I moved very quickly to procure samples of the virus from a facility in Texas, and we had it in our lab in mid-March. We wanted to contribute to the understanding of the virus, and we initiated a collaboration with the University of California-San Francisco to look at some potential functions of viral genes. Viruses that affect humans have ways to counteract our immune defenses, and we began to look into this.
To work with the live virus, you need a biosafety-level three containment lab, which we have here at Georgia State, and you need people who are trained to work in that setting. Luckily, I have researchers with significant experience doing this kind of work with other viruses. But when you also have to be responsible and maintain social distancing and not fill the lab with a lot of people, it makes the work doubly challenging.
We have some interesting preliminary findings. We’re measuring the effectiveness of antiviral compounds, and we are beginning to understand how the virus interacts with the cell it infects. This will help identify critical functions to target with therapeutics. We’ve recently initiated a collaboration with infectious disease clinicians at Augusta University that will allow us to look at the population living in Georgia and try to determine if there are particular characteristics that predispose individuals to more severe forms of the disease.
In a way, this experience feels familiar because I’ve worked on Ebola for so long, including during the 2014 outbreak in West Africa. Back then, there was a lot of excitement and concern. This feels the same, but to an even larger degree.
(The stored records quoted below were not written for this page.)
## config.mk

```make
export PLATFORM = sky130hd
export DESIGN_NAME = mpmc10_rd_data_collect
export DESIGN_NICKNAME = d
export VERILOG_FILES = /design/src/rtl/mpmc10_pkg.sv /design/src/rtl/mpmc10_rd_watchdog.sv /design/src/rtl/mpmc10_rd_data_collect.sv
export SDC_FILE = /design/constraint.sdc
export NUM_CORES = 1
export LEC_CHECK = 0
export CAP_MARGIN = 20
export CORE_AREA = 2 2 262 264
export DETAILED_ROUTE_END_ITERATION = 10
export DIE_AREA = 0 0 264 266
export PLACE_DENSITY = 0.56
export SLEW_MARGIN = 0
export SYNTH_ARGS = -nofsm -noshare
export SYNTH_HDL_FRONTEND = slang
export SYNTH_SLANG_ARGS = --single-unit
```

## constraint.sdc

```tcl
create_clock -name clk -period 1.8 [get_ports clk]
set_input_delay 0.54 -clock clk [delete_from_list [all_inputs] [get_ports clk]]
set_output_delay 0.54 -clock clk [all_outputs]
set_load 0.03 [all_outputs]
```

## src/rtl/mpmc10_pkg.sv

```systemverilog
// mpmc10_pkg
//   Shared types and constants for the mpmc10 read-data collector:
//   the collector state enum, TRUE/FALSE, the default watchdog limit,
//   and the helper that clamps the requested last-strip index to the
//   line buffer size.
package mpmc10_pkg;

    typedef enum logic [1:0] {
        IDLE    = 2'd0,
        COLLECT = 2'd1,
        DONE    = 2'd2
    } rdc_state_t;

    localparam logic TRUE  = 1'b1;
    localparam logic FALSE = 1'b0;

    localparam int unsigned MPMC10_RD_TIMEOUT_DEF = 255;

    // Requests for more strips than the line holds are truncated to a full line.
    function automatic logic [5:0] clamp_last(input logic [5:0] n,
                                              input logic [5:0] max_idx);
        return (n > max_idx) ? max_idx : n;
    endfunction

endpackage

```

## src/rtl/mpmc10_rd_watchdog.sv

```systemverilog
// mpmc10_rd_watchdog
//   Idle-cycle watchdog for the read-data collector. While enabled, it
//   counts consecutive cycles without a kick. On the TIMEOUT-th such
//   cycle it raises timeout combinationally, so the owner can act on
//   that same edge. The count clears whenever enable is low or kick is high.
// Ports:
//   clk, rst  - clock, synchronous active-high reset
//   enable    - count only while high (collector in COLLECT)
//   kick      - valid read beat; restarts the idle count
//   timeout   - high on the cycle that completes TIMEOUT idle cycles
module mpmc10_rd_watchdog
    import mpmc10_pkg::*;
#(
    parameter int unsigned TIMEOUT = MPMC10_RD_TIMEOUT_DEF
) (
    input  logic clk,
    input  logic rst,
    input  logic enable,
    input  logic kick,
    output logic timeout
);

    localparam int CW = $clog2(TIMEOUT + 1);

    logic [CW-1:0] count;

    assign timeout = enable && !kick && (count == CW'(TIMEOUT - 1));

    // NOTE: sequential state uses non-blocking assignments so every flop
    // samples pre-edge values, independent of statement order.
    always_ff @(posedge clk) begin
        if (rst || !enable || kick) begin
            count <= '0;
        end else if (!timeout) begin
            count <= count + 1'b1;
        end
    end

endmodule

```

## src/rtl/mpmc10_rd_data_collect.sv

```systemverilog
// mpmc10_rd_data_collect
//   Collects MIG read-return strips into a line buffer. A start latches
//   the requesting channel and the index of the last expected strip,
//   clamped to LINE_STRIPS-1. Each valid beat fills slot strip_cnt. The
//   beat that fills the last slot moves the FSM to DONE, which pulses
//   done for one cycle. Protocol violations set a sticky err:
//     - a beat with no burst open;
//     - a beat during DONE;
//     - a start while a burst is in flight.
// Configuration:
//   MPMC10_RD_TIMEOUT_EN - when defined, a watchdog aborts a COLLECT
//   that sees TIMEOUT cycles without a beat. The abort sets err and
//   returns to IDLE without done.
// Ports:
//   clk, rst          - clock, synchronous active-high reset
//   start             - read command accepted (latches num_strips, ch_i)
//   num_strips        - index of the last strip expected
//   ch_i              - requesting channel
//   app_rd_data_valid - MIG read beat valid
//   app_rd_data       - MIG read beat (one strip)
//   line_o            - assembled line, slot k at bits k*DATA_WIDTH
//   ch_o              - channel of the line
//   strip_cnt         - strips received in the current burst (saturates at 63)
//   busy              - FSM not in IDLE
//   done              - one-cycle pulse, line complete
//   err               - sticky protocol error, cleared only by rst
module mpmc10_rd_data_collect
    import mpmc10_pkg::*;
#(
    parameter int          DATA_WIDTH  = 128,
    parameter int          LINE_STRIPS = 4,
    parameter int unsigned TIMEOUT     = MPMC10_RD_TIMEOUT_DEF
) (
    input  logic                            clk,
    input  logic                            rst,
    input  logic                            start,
    input  logic [5:0]                      num_strips,
    input  logic [3:0]                      ch_i,
    input  logic                            app_rd_data_valid,
    input  logic [DATA_WIDTH-1:0]           app_rd_data,
    output logic [DATA_WIDTH*LINE_STRIPS-1:0] line_o,
    output logic [3:0]                      ch_o,
    output logic [5:0]                      strip_cnt,
    output logic                            busy,
    output logic                            done,
    output logic                            err
);

    localparam logic [5:0] LAST_MAX = 6'(LINE_STRIPS - 1);

    rdc_state_t state;
    logic [5:0] last;
    logic [5:0] start_last;
    logic       wd_timeout;

    assign start_last = clamp_last(num_strips, LAST_MAX);
    assign busy       = (state != IDLE);

`ifdef MPMC10_RD_TIMEOUT_EN
    mpmc10_rd_watchdog #(
        .TIMEOUT (TIMEOUT)
    ) u_watchdog (
        .clk     (clk),
        .rst     (rst),
        .enable  (state == COLLECT),
        .kick    (app_rd_data_valid),
        .timeout (wd_timeout)
    );
`else
    assign wd_timeout = FALSE;
`endif

    always_ff @(posedge clk) begin
        if (rst) begin
            // NOTE: line_o is a register bank, not a RAM, and it must read
            // zero after reset, so it is reset along with the control state.
            state     <= IDLE;
            last      <= '0;
            strip_cnt <= '0;
            ch_o      <= '0;
            line_o    <= '0;
            done      <= FALSE;
            err       <= FALSE;
        end else begin
            done <= FALSE;
            case (state)
                IDLE: begin
                    if (start) begin
                        state     <= COLLECT;
                        last      <= start_last;
                        ch_o      <= ch_i;
                        strip_cnt <= '0;
                        // A beat coinciding with start is strip 0 of this burst.
                        if (app_rd_data_valid) begin
                            line_o[0 +: DATA_WIDTH] <= app_rd_data;
                            strip_cnt               <= 6'd1;
                            if (start_last == 6'd0) begin
                                state <= DONE;
                                done  <= TRUE;
                            end
                        end
                    end else if (app_rd_data_valid) begin
                        err <= TRUE;
                    end
                end

                COLLECT: begin
                    if (start) begin
                        err <= TRUE;
                    end
                    if (app_rd_data_valid) begin
                        // strip_cnt never exceeds last (at most LINE_STRIPS-1) here,
                        // so exactly one slot matches.
                        for (int s = 0; s < LINE_STRIPS; s++) begin
                            if (strip_cnt == 6'(s)) begin
                                line_o[s*DATA_WIDTH +: DATA_WIDTH] <= app_rd_data;
                            end
                        end
                        if (strip_cnt != 6'd63) begin
                            strip_cnt <= strip_cnt + 6'd1;
                        end
                        if (strip_cnt == last) begin
                            state <= DONE;
                            done  <= TRUE;
                        end
                    end else if (wd_timeout) begin
                        state <= IDLE;
                        err   <= TRUE;
                    end
                end

                DONE: begin
                    state <= IDLE;
                    if (start || app_rd_data_valid) begin
                        err <= TRUE;
                    end
                end

                default: state <= IDLE;
            endcase
        end
    end

endmodule

```

# ---- Word level (Yosys, flattened, before mapping)
# Cells that the tools add are included.
dict set report op_classes {
  n_reduce_logical 15
  n_eq_ne 16
  muxes 28
  addsub 1
  order_cmp 1
}
# op count
set op_table {}
lappend op_table {{2-to-1 mux 128 bit} 4}
lappend op_table {{case mux 128 bit (2 select lines)} 1}
lappend op_table {{2-to-1 mux 6 bit} 4}
lappend op_table {{inequality test 2 bit, second input constant} 9}
lappend op_table {{== test 6 x 2 -> 1 bit, second input constant} 2}
lappend op_table {{zero test 6 bit} 2}
lappend op_table {{case mux 6 bit (2 select lines)} 1}
lappend op_table {{AND reduction 3 bit} 4}
lappend op_table {{2-to-1 mux 1 bit} 10}
lappend op_table {{2-to-1 mux 2 bit} 5}
lappend op_table {{AND reduction 5 bit} 2}
lappend op_table {{adder 6 x 1 -> 6 bit, second input constant} 1}
lappend op_table {{== test 6 x 1 -> 1 bit, second input constant} 1}
lappend op_table {{== test 6 bit} 1}
lappend op_table {{greater-than comparator 6 x 2 -> 1 bit, second input constant} 1}
lappend op_table {{inequality test 6 bit, second input constant} 1}
lappend op_table {{case mux 2 bit (2 select lines)} 1}
lappend op_table {{AND reduction 4 bit} 1}
lappend op_table {{nonzero test 2 bit} 2}
lappend op_table {{case mux 1 bit (3 select lines)} 1}
lappend op_table {{nonzero test 3 bit} 1}
lappend op_table {{== test 2 x 1 -> 1 bit, second input constant} 1}
lappend op_table {{== test 2 bit, second input constant} 1}
lappend op_table {{zero test 2 bit} 1}
lappend op_table {{3 further kinds} 3}
dict set report word_totals {
  ff_bits 532
  inputBits 142
}

# ---- Depth between registers and ports, before layout
# Gate-level depths: netlist (run 1).
dict set report depth {
  depth_word 7
  mapped_depth 7
  ltp_nobuf 5
}

# ---- Worst setup path after synthesis (run 1)
# OpenSTA, ideal clock, no wires.
dict set report synth_path {
  path_kind {register to register}
  startpoint {reg strip_cnt[2]}
  endpoint {reg line_o[107]}
  stages_incl_launch_ff 8
  t_arrival_ns 1.804
  setup_ns 0.072
  path_slack_ns -0.075
  cell_sequence {dfxtp_1 > buf_6 > nor4_4 > a31oi_1 > nor3_2 > buf_6 > buf_12 > mux2i_1}
}
dict set report synth_between {
  elab_chain_len 3
}
# item line_no
set synth_lines {}
lappend synth_lines {{start, declared} mpmc10_rd_data_collect.sv:43} ;# output logic [5:0] strip_cnt,
lappend synth_lines {{start signal, assigned} mpmc10_rd_data_collect.sv:120} ;# strip_cnt <= strip_cnt + 6'd1;
lappend synth_lines {{zero test 6 bit} mpmc10_rd_data_collect.sv:115} ;# if (strip_cnt == 6'(s)) begin
lappend synth_lines {{inequality test 2 bit (no source line)} n/a}
lappend synth_lines {{AND reduction 5 bit (no source line)} n/a}
lappend synth_lines {{end signal, assigned by index} mpmc10_rd_data_collect.sv:95} ;# line_o[0 +: DATA_WIDTH] <= app_rd_data;
lappend synth_lines {{end signal, assigned by index} mpmc10_rd_data_collect.sv:116} ;# line_o[s*DATA_WIDTH +: DATA_WIDTH] <= app_rd_data;
lappend synth_lines {{end, declared} mpmc10_rd_data_collect.sv:41} ;# output logic [DATA_WIDTH*LINE_STRIPS-1:0] line_o,
# No other way between the ends.
# A chain may end at the register's enable or synchronous reset.

# ---- Worst setup path after layout (run 1)
dict set report layout_path {
  startpoint {reg state[1]}
  endpoint {out busy}
}
dict set report layout_between {
  elab_chain_len 1
}
# item line_no
set layout_lines {}
lappend layout_lines {{start, declared} mpmc10_rd_data_collect.sv:51} ;# rdc_state_t state;
lappend layout_lines {{start signal, assigned} mpmc10_rd_data_collect.sv:77} ;# state <= IDLE;
lappend layout_lines {{start signal, assigned} mpmc10_rd_data_collect.sv:89} ;# state <= COLLECT;
lappend layout_lines {{start signal, assigned} mpmc10_rd_data_collect.sv:98} ;# state <= DONE;
lappend layout_lines {{nonzero test 2 bit} mpmc10_rd_data_collect.sv:57} ;# assign busy = (state != IDLE);
lappend layout_lines {{end, declared} mpmc10_rd_data_collect.sv:44} ;# output logic busy,
# No other way between the ends.

==> flow_metrics.tcl, run 1 <==
set metrics [dict create \
    status "finished with violations" \
    violations "negative setup slack" \
    cts_tree "built" \
    numPortBuffers 666 \
    power_uw 28200 \
    netlist_instances 2336 \
    fin_cells 4013 \
    first_pass_iters 5 \
    path_clk_slew_ns 0.06 \
    pin_count 667 \
    whs_ns 0.264 \
    ys_ff_latch 532 \
    wl_per_cell_um 21.6 \
    layout-drive-gt1-share_pct 37.7 \
    ant_nets 0 \
    cts-root-buf "clkbuf_16" \
    hold_viol 0 \
    switchingPower_uw 7510 \
    min_period_over_period_pct 109 \
    first_global_vias 18035 \
    clock_power_share_pct 42.8 \
    dp_cells 3828 \
    clk_latency_ns 0.60 \
    syn_to_final_growth_pct 57.7 \
    rsz0062_at_grt "true" \
    endpoint_kind "output pin" \
    synthFlopType "dfxtp_1" \
    pwr-share-seq_pct 43.6 \
    ys_types 40 \
    nets 3230 \
    synth_async_sr_flop_share_pct 0 \
    synth-edff-count 0 \
    clk_path_buf_depth 3 \
    row_count 96 \
    grt_use_total_pct 20.5 \
    cp.arrival_ns 1.41 \
    slowest_stage "dfxtp_2" \
    die_y_um 266 \
    antenna_found_initial 0 \
    syn-num-nets 2482 \
    critPathLaunchType "register" \
    skew_ns 0.0192 \
    grt_overflow 0 \
    clock-sinks 532 \
    grt_pass1_wl_um 112000 \
    n_antenna_cell 0 \
    post-place-ws_ns -0.533 \
    yosys_warnings 0 \
    yosysSeqAreaShare_pct 53.4 \
    finalCriticalPeriod_ns 1.95 \
    p_int_uw 20700 \
    cp_max_fo 2 \
    numCtsBuffers 58 \
    worstPathCellList "buf_6 -> or2_4 -> buf_6" \
    swShare_pct 26.6 \
    globalplace.congestion 0.824 \
    drc_errors 0 \
    tightest_slew_ns 0.506 \
    synth_area_um2 19900 \
    fin_ws_ns -0.154 \
    setup_violations 507 \
    coreArea_um2 67700 \
    h-tree-depth 2 \
    max_freq_mhz 512 \
    critPathMaxStageDelay_ns 0.33 \
    vias 19285 \
    hold_class "primary input to register" \
    holdPathStages 2 \
    criticalPathCategory "register to output pin" \
    timing.critical_path.mode_cell "buf_6" \
    p_leak_uw 0.0134 \
    max_cap_viol_count 0 \
    vias_per_cell 4.81 \
    cp.required_ns 1.26 \
    die_w_um 264 \
    initial_utilization_pct 29.4 \
    r2r_cells 9 \
    powerDensity_nw_per_um2 899 \
    die_area_um2 70200 \
    place_hpwl_um 52800 \
    avgSynthCellArea_um2 8.53 \
    grt_max_degree 91 \
    finalMaxSlewViolations 0 \
    p_comb_share_pct 13.6 \
    peakVddDrop_uv 701 \
    relSlewSlack_pct 66.2 \
    totalWireLength_um 86600 \
    detail_route.iter0.violations 1156 \
]
-- per-layer routing --
| metal | part of all wire (%) | GRT usage [%] |
|---|---|---|
| met1 | 42 | 24.6 |
| met2 | 48 | 35.3 |
| met3 | 7.1 | 5.43 |
| met4 | 3.5 | 7.40 |
| met5 | 0 | 0 |
-- metrics by stage --
stage	utilization [%]	area (um2)	setup TNS, ns
floorplan	-	19900	0
global placement	41.8	28300	-196.61
detailed placement	41.8	28300	-212.22
CTS	42.2	28600	-15.03
global route	46.4	31400	-71.79
finish	46.4	31400	-27.46
-- cell type report --
class                           count  area (um2)
Clock inverter                     22         229
Sequential cell                   532       10700
Multi-Input combinational cell   1627       10100
Timing Repair Buffer              861        7580
Tap cell                          882        1100
Fill cell                        6549       36300
Clock buffer                       85        1690
Inverter                            4        15.0
-- power by group through the flow --
stage                     Clock (uW)  Sequential, uW  Combinational, uW
final                          12100           12300               3840
after global routing           12800           12300               4030
after CTS                      12300           12300               3660
after detailed placement           0           12600               3530
after global placement             0           12600               3490
after floorplan                    0           13200               1180
-- flip-flops by register name, indices dropped and copies added, names as in the netlist --
signal / flops
line_o: 512
last: 6
strip_cnt: 6
ch_o: 4
state: 2
done: 1
err: 1
-- layout by cell type (no fill, tap or decap), types with 8 or more instances in the layout --
master,count
clkbuf_16,92
dfxtp_1,524
clkbuf_1,14
buf_8,8
mux2i_1,125
buf_4,75
buf_6,26
nand2_2,22
a21oi_2,184
buf_12,62
nand2_4,133
a21oi_1,207
clkinv_2,12
clkdlybuf4s50_1,140
or2b_1,20
nand2b_1,239
clkbuf_8,12
buf_2,476
nor2_1,11
buf_16,18
nand2_1,625
clkdlybuf4s15_2,22
-- kinds of logic after synthesis --
family                     Yosys count  share of synthesized area, %
AOI/OAI and AO/OA                  402                          10.4
xor gates and xnor gates             9                         0.395
adders and majority gates            4                         0.251
buffers and inverters              177                          4.80
DFF                                532                          53.4
muxes                              128                          6.43
and+or+nand+nor                   1084                          24.3
-- cell usage after synthesis, types with 3 or more instances --
master,count,area share (%)
nor2_1,11,0.21
clkbuf_1,110,2.1
and3_2,4,0.15
buf_2,47,1.2
a21oi_1,391,9.8
nand3_1,6,0.15
nor3_1,5,0.13
buf_6,3,0.17
and2_1,4,0.13
xnor2_1,6,0.26
xor2_1,3,0.13
nand2_1,780,15
ha_1,4,0.25
inv_1,4,0.075
nand2b_1,239,7.5
dfxtp_1,532,53
mux2i_1,128,6.4
buf_12,13,1.3
or2b_1,20,0.75
-- worst paths after layout --
check,from,end,slack (ns)
max reg2reg,strip_cnt[2],line_o[288],-0.13
min reg2reg,line_o[198],line_o[198],0.45
min,rst,line_o[238],0.26
max,state[1],busy,-0.15
-- worst max-delay path: cells and delay by family, from the launching register on --
kind | cells | cell delay, ns
flops | 1 | 0.33
buf+inv | 2 | 0.25
simple gates | 1 | 0.23
-- timing repair --
item                                    4_1_cts  5_1_grt
resized for setup                          2516      515
gates cloned                                 11       44
pin swaps                                     2      218
hold buffers                                  0        0
setup buffers                                19       18
endpoints found under the setup margin      544      533
Power figures use the tool's default switching activity.
==> run 2: changes to the inputs <==
- ABC_CLOCK_PERIOD_IN_PS: not set -> 1800
- SLEW_MARGIN: 0 -> 15
==> results of run 2 <==
Same layout as run 1: the final DEF is identical, and so are final timing and power.
==> run 3: changes to the inputs <==
- HOLD_SLACK_MARGIN: not set -> 0.03
==> results of run 3 <==
Same layout as run 1: the final DEF is identical, and so are final timing and power.
==> patch 1, RTL diff (config.mk and constraints of run 2) <==
The option `MPMC10_RD_TIMEOUT_EN` is turned on by a define.
--- a/src/rtl/mpmc10_rd_data_collect.sv
+++ b/src/rtl/mpmc10_rd_data_collect.sv
@@ -24,6 +24,8 @@
 //   busy              - FSM not in IDLE
 //   done              - one-cycle pulse, line complete
 //   err               - sticky protocol error, cleared only by rst
+`define MPMC10_RD_TIMEOUT_EN
+
 module mpmc10_rd_data_collect
     import mpmc10_pkg::*;
 #(
Function: not settled (the Yosys comparison gave no result); the edit may change what the design does.
==> patch 1 against run 2 <==
The run still ends with negative setup slack left. Design area increased by 2.1%. Sequential cell count up 8. Count of clock-buffer cells in the layout is 5 higher. Total power increased by 4.8%. Area after synthesis rose by 2.2%. Setup slack got worse by 0.016 ns. Combinational power grew 2%. Routed wire length rose by 0.10%. Highest routed layer is now met5.
==> patch 1: results (changes against run 2) <==
outcome: "finished, violations left"
violations: "negative setup slack"
place_ws_ns: -0.5341  # -0.001473 ns
cp-startpoint: "strip_cnt[5]"
drive_above_1_share_pct: 37.03  # -0.63 points
post_cts_buffers: 24  # +5
grt_usage_pct: 20.88  # +0.35 points
dp_hpwl_um: 54110  # +2.5%
arrival_ns: 2.51  # +1.10 ns
grt_util_met1_pct: 24.47  # -0.11 points
syn_inst: 2386  # +2.1%
ir_drop_uv: 704.3  # +0.48%
setup_violations: 399  # -21%
grt_util_met3_pct: 7.458  # +2.0 points
slowest_delay_ns: 0.36  # +0.03 ns
post_cts_resized: 2500  # -0.64%
ys_top_cells_by_area: "dfxtp_1 53%, nand2_1 14%, a21oi_1 9.7%"
dp_cells: 3869  # +1.1%
r2r_cells: 8  # -1
clock_latency_ns: 0.62  # +0.02 ns
p_leak_nw: 13.63  # +1.4%
internal_power_w: 0.02201  # +6.2%
top_layer: "met5"
grtUsageMet2_pct: 35.46  # +0.14 points
grt_pass1_wl_um: 113600  # +1.5%
synth.net_count: 2534  # +2.1%
vias: 19500  # +1.1%
setup_ws_ns: -0.1698  # -0.01561 ns
drt_iter0_drc: 1261  # +9.1%
first_global_vias: 18230  # +1.1%
post_dp_cell_area_um2: 28690  # +1.4%
antenna_found_initial: 3  # +3
crit_path_max_fanout: 9  # +7
cp-endpoint: "line_o[250]"
grt_max_degree: 83  # -8.8%
routed-wl-met2_um: 42830  # +4.0%
finClkSkew_ns: 0.02063  # +0.001463 ns
dr_wl_met3_um: 6938  # +12%
place_congestion: 0.8641  # +4.9%
reg_top3: "line_o: 512 flops, u_watchdog.count: 8 flops"
-- patch 1: cell types whose count changed in the layout (fill, tap and decap cells not counted), sizes merged, moves of 5 or more --
cell,change
dfxtp,+8
clkbuf,+9
xor2,+6
nand2b,+19
or2b,-20
buf,+15
nor2,+9
clkdlybuf4s15,-17
clkinv,-5
nand2,+5
bufinv,+5
nand3,+6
It’s encouraging that there’s more willingness to cooperate and share data. Scientists all over the world have pivoted to study this virus, so you feel like you’re a part of a large movement. As a result, it’s remarkable how quickly the clinical trials have started for vaccines and for antiviral drugs. It shows that science can move fast when it needs to. Of course, all these things take time to test and see if they work, but the rate at which therapies and vaccines are moving into trials is much, much faster than it has been in the past. Hopefully, we’re getting closer, although it’s not right around the corner.